The Role of PGK1 in Promoting Ischemia/Reperfusion Injury-Induced Microglial M1 Polarization and Inflammation by Regulating Glycolysis.

Stroke is a leading cause of death, with a continuously increasing incidence. As a metabolic process that catabolizes glucose pyruvate and provides adenosine triphosphate (ATP), glycolysis plays a crucial role in different diseases. Phosphoglycerate kinase 1 (PGK1) facilitates energy production with biosynthesis in many diseases, including stroke. However, the exact role of PGK1/glycolysis in stroke remains to be elucidated. A rat model of middle cerebral artery occlusion (MCAO) was used to mimic ischemia/reperfusion injuries. Oxygen glucose deprivation/re-oxygenation (OGD/R) was used to induce injury to highly aggressively proliferating immortalized (HAPI) rat microglial cells. The extracellular acidification rate (ECAR) was determined using an XFe24 Extracellular Flux Analyzer. ATP, lactate dehydrogenase, tumor necrosis factor-alpha, and interleukin-6 levels were measured using commercial kits. Chromatin immunoprecipitation assay was performed to examine the interaction between H3K27ac or p300 and the PGK1 promoter region. PGK1 was either knocked down or overexpressed by lentivirus. Thus, to examine its role in stroke, real-time polymerase chain reaction and immunoblotting were used to measure gene expression.
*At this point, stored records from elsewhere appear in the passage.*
<file path="src/rtl/zt_sram_pkg.sv">
package zt_sram_pkg;

  typedef enum logic {
    ORDER_IL  = 1'b0,
    ORDER_LIN = 1'b1
  } burst_order_e;

  typedef struct packed {
    logic valid;
    logic rd;
  } op_t;

  // next low address bits of a 4-word burst
  function automatic logic [1:0] step_low(logic [1:0] base, logic [1:0] step,
                                          burst_order_e ord);
    return (ord == ORDER_LIN) ? base + step : base ^ step;
  endfunction

endpackage

</file>
<file path="src/rtl/zt_burst_gen.sv">
module zt_burst_gen
  import zt_sram_pkg::*;
#(
  parameter int unsigned ADDR_W = 6,
  parameter int unsigned LANES  = 4
) (
  input  logic              clk_i,
  input  logic              rst_ni,
  input  logic              en_i,
  input  logic              load_i,
  input  logic              sel_ok_i,
  input  logic              rd_i,
  input  logic [LANES-1:0]  be_n_i,
  input  logic              lin_i,
  input  logic [ADDR_W-1:0] addr_i,
  output op_t               op_o,
  output logic [ADDR_W-1:0] addr_o,
  output logic [LANES-1:0]  be_n_o,
  output logic              act_o
);

  logic [ADDR_W-1:0] base_q;
  logic [1:0]        cnt_q, cnt_nxt;
  logic              rd_q, act_q;
  logic [LANES-1:0]  be_q;

  assign cnt_nxt = cnt_q + 2'd1;
  assign act_o   = act_q;

  always_comb begin
    if (load_i) begin
      op_o   = '{valid: sel_ok_i, rd: rd_i};
      addr_o = addr_i;
      be_n_o = be_n_i;
    end else begin
      op_o   = '{valid: act_q, rd: rd_q};
      addr_o = {base_q[ADDR_W-1:2],
                step_low(base_q[1:0], cnt_nxt, burst_order_e'(lin_i))};
      be_n_o = be_q;
    end
  end

  always_ff @(posedge clk_i or negedge rst_ni) begin
    if (!rst_ni) begin
      act_q  <= 1'b0;
      base_q <= '0;
      cnt_q  <= '0;
      rd_q   <= 1'b0;
      be_q   <= '1;
    end else if (en_i) begin
      if (load_i) begin
        act_q <= sel_ok_i;
        if (sel_ok_i) begin
          base_q <= addr_i;
          cnt_q  <= '0;
          rd_q   <= rd_i;
          be_q   <= be_n_i;
        end
      end else if (act_q) begin
        cnt_q <= cnt_nxt;
      end
    end
  end

  assert_upper_fixed_R5: assert property (@(posedge clk_i) disable iff (!rst_ni)
    (act_q && !load_i && $past(en_i && load_i && sel_ok_i))
      |-> addr_o[ADDR_W-1:2] == $past(addr_i[ADDR_W-1:2]));

endmodule

</file>
<file path="src/rtl/zt_mem_array.sv">
module zt_mem_array #(
  parameter int unsigned ADDR_W = 6,
  parameter int unsigned LANES  = 4,
  parameter int unsigned LANE_W = 9,
  localparam int unsigned DEPTH = 1 << ADDR_W,
  localparam int unsigned WORD_W = LANES * LANE_W
) (
  input  logic              clk_i,
  input  logic              wr_i,
  input  logic [ADDR_W-1:0] waddr_i,
  input  logic [WORD_W-1:0] wdata_i,
  input  logic [LANES-1:0]  wbe_n_i,
  input  logic [ADDR_W-1:0] raddr_i,
  output logic [WORD_W-1:0] rdata_o
);

  logic hit;
  assign hit = wr_i && (waddr_i == raddr_i);

  for (genvar l = 0; l < LANES; l++) begin : g_lane
    logic [LANE_W-1:0] lane_q [DEPTH];
    logic              lane_wr;

    assign lane_wr = wr_i && !wbe_n_i[l];

    always_ff @(posedge clk_i) begin
      if (lane_wr) lane_q[waddr_i] <= wdata_i[l*LANE_W +: LANE_W];
    end

    // forward a write landing on the same edge as the read
    assign rdata_o[l*LANE_W +: LANE_W] = (hit && !wbe_n_i[l])
                                         ? wdata_i[l*LANE_W +: LANE_W]
                                         : lane_q[raddr_i];
  end

endmodule

</file>
<file path="src/rtl/zt_sram.sv">
module zt_sram
  import zt_sram_pkg::*;
#(
  parameter int unsigned ADDR_W = 6,
  parameter int unsigned LANES  = 4,
  parameter int unsigned LANE_W = 9,
  localparam int unsigned WORD_W = LANES * LANE_W
) (
  input  logic              clk_i,
  input  logic              rst_ni,
  input  logic              clk_en_ni,
  input  logic              load_ni,
  input  logic              rd_wr_i,
  input  logic              sel_a_ni,
  input  logic              sel_b_i,
  input  logic              sel_c_ni,
  input  logic              burst_lin_i,
  input  logic              out_en_ni,
  input  logic [LANES-1:0]  byte_we_ni,
  input  logic [ADDR_W-1:0] addr_i,
  input  logic [WORD_W-1:0] data_i,
  output logic [WORD_W-1:0] data_o,
  output logic              data_oe_o
);

  logic              en, sel_ok, burst_act, mem_wr;
  op_t               nxt_op, s1_op, s2_op;
  logic [ADDR_W-1:0] nxt_addr, s1_addr, s2_addr;
  logic [LANES-1:0]  nxt_be_n, s1_be_n, s2_be_n;
  logic [WORD_W-1:0] rdata, dout_q;
  logic              oe_q;

  assign en     = !clk_en_ni;
  assign sel_ok = !sel_a_ni && sel_b_i && !sel_c_ni;

  zt_burst_gen #(.ADDR_W(ADDR_W), .LANES(LANES)) u_burst (
    .clk_i   (clk_i),
    .rst_ni  (rst_ni),
    .en_i    (en),
    .load_i  (!load_ni),
    .sel_ok_i(sel_ok),
    .rd_i    (rd_wr_i),
    .be_n_i  (byte_we_ni),
    .lin_i   (burst_lin_i),
    .addr_i  (addr_i),
    .op_o    (nxt_op),
    .addr_o  (nxt_addr),
    .be_n_o  (nxt_be_n),
    .act_o   (burst_act)
  );

  // two-stage command pipeline: s1 = address slot, s2 = data slot
  always_ff @(posedge clk_i or negedge rst_ni) begin
    if (!rst_ni) begin
      s1_op   <= '0;
      s2_op   <= '0;
      s1_addr <= '0;
      s2_addr <= '0;
      s1_be_n <= '1;
      s2_be_n <= '1;
    end else if (en) begin
      s1_op   <= nxt_op;
      s1_addr <= nxt_addr;
      s1_be_n <= nxt_be_n;
      s2_op   <= s1_op;
      s2_addr <= s1_addr;
      s2_be_n <= s1_be_n;
    end
  end

  assign mem_wr = en && s2_op.valid && !s2_op.rd;

  zt_mem_array #(.ADDR_W(ADDR_W), .LANES(LANES), .LANE_W(LANE_W)) u_mem (
    .clk_i  (clk_i),
    .wr_i   (mem_wr),
    .waddr_i(s2_addr),
    .wdata_i(data_i),
    .wbe_n_i(s2_be_n),
    .raddr_i(s1_addr),
    .rdata_o(rdata)
  );

  always_ff @(posedge clk_i or negedge rst_ni) begin
    if (!rst_ni) begin
      oe_q   <= 1'b0;
      dout_q <= '0;
    end else if (en) begin
      oe_q <= s1_op.valid && s1_op.rd;
      if (s1_op.valid && s1_op.rd) dout_q <= rdata;
    end
  end

  assign data_o    = dout_q;
  assign data_oe_o = oe_q && !out_en_ni;

  assert_stall_hold_R3: assert property (@(posedge clk_i) disable iff (!rst_ni)
    clk_en_ni |=> ($stable(s1_op) && $stable(s2_op) && $stable(oe_q)
                   && $stable(dout_q) && $stable(burst_act)));

  assert_deselect_R7: assert property (@(posedge clk_i) disable iff (!rst_ni)
    (en && !load_ni && !sel_ok) |=> !s1_op.valid);

  assert_adv_idle_R6: assert property (@(posedge clk_i) disable iff (!rst_ni)
    (en && load_ni && !burst_act) |=> !s1_op.valid);

  assert_write_quiet_R8: assert property (@(posedge clk_i) disable iff (!rst_ni)
    (s2_op.valid && !s2_op.rd) |-> !oe_q);

  assert_read_slot_R1: assert property (@(posedge clk_i) disable iff (!rst_ni)
    (en && s1_op.valid && s1_op.rd) |=> oe_q);

endmodule

</file>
The expression of PGK1 was increased and associated with M1 polarization and glycolysis in MCAO rat models. OGD/R promoted M1 polarization and HAPI microglial cell inflammation by regulating glycolysis. Silencing PGK1 reduced OGD/R-increased M1 polarization, inflammation, and glycolysis. Conversely, the overexpression of PGK1 promoted HAPI microglial cell inflammation by regulating glycolysis. The mechanism showed that histone acetyltransferase p300 promoted PGK1 expression through H3K27 acetylation. Finally, data indicated that silencing PGK1 inhibited microglia M1 polarization, inflammation, and glycolysis in MCAO rat models. PGK1 could promote ischemia/reperfusion injury-induced microglial M1 polarization and inflammation by regulating glycolysis, which might provide a novel direction in developing new therapeutic medications for preventing or treating stroke.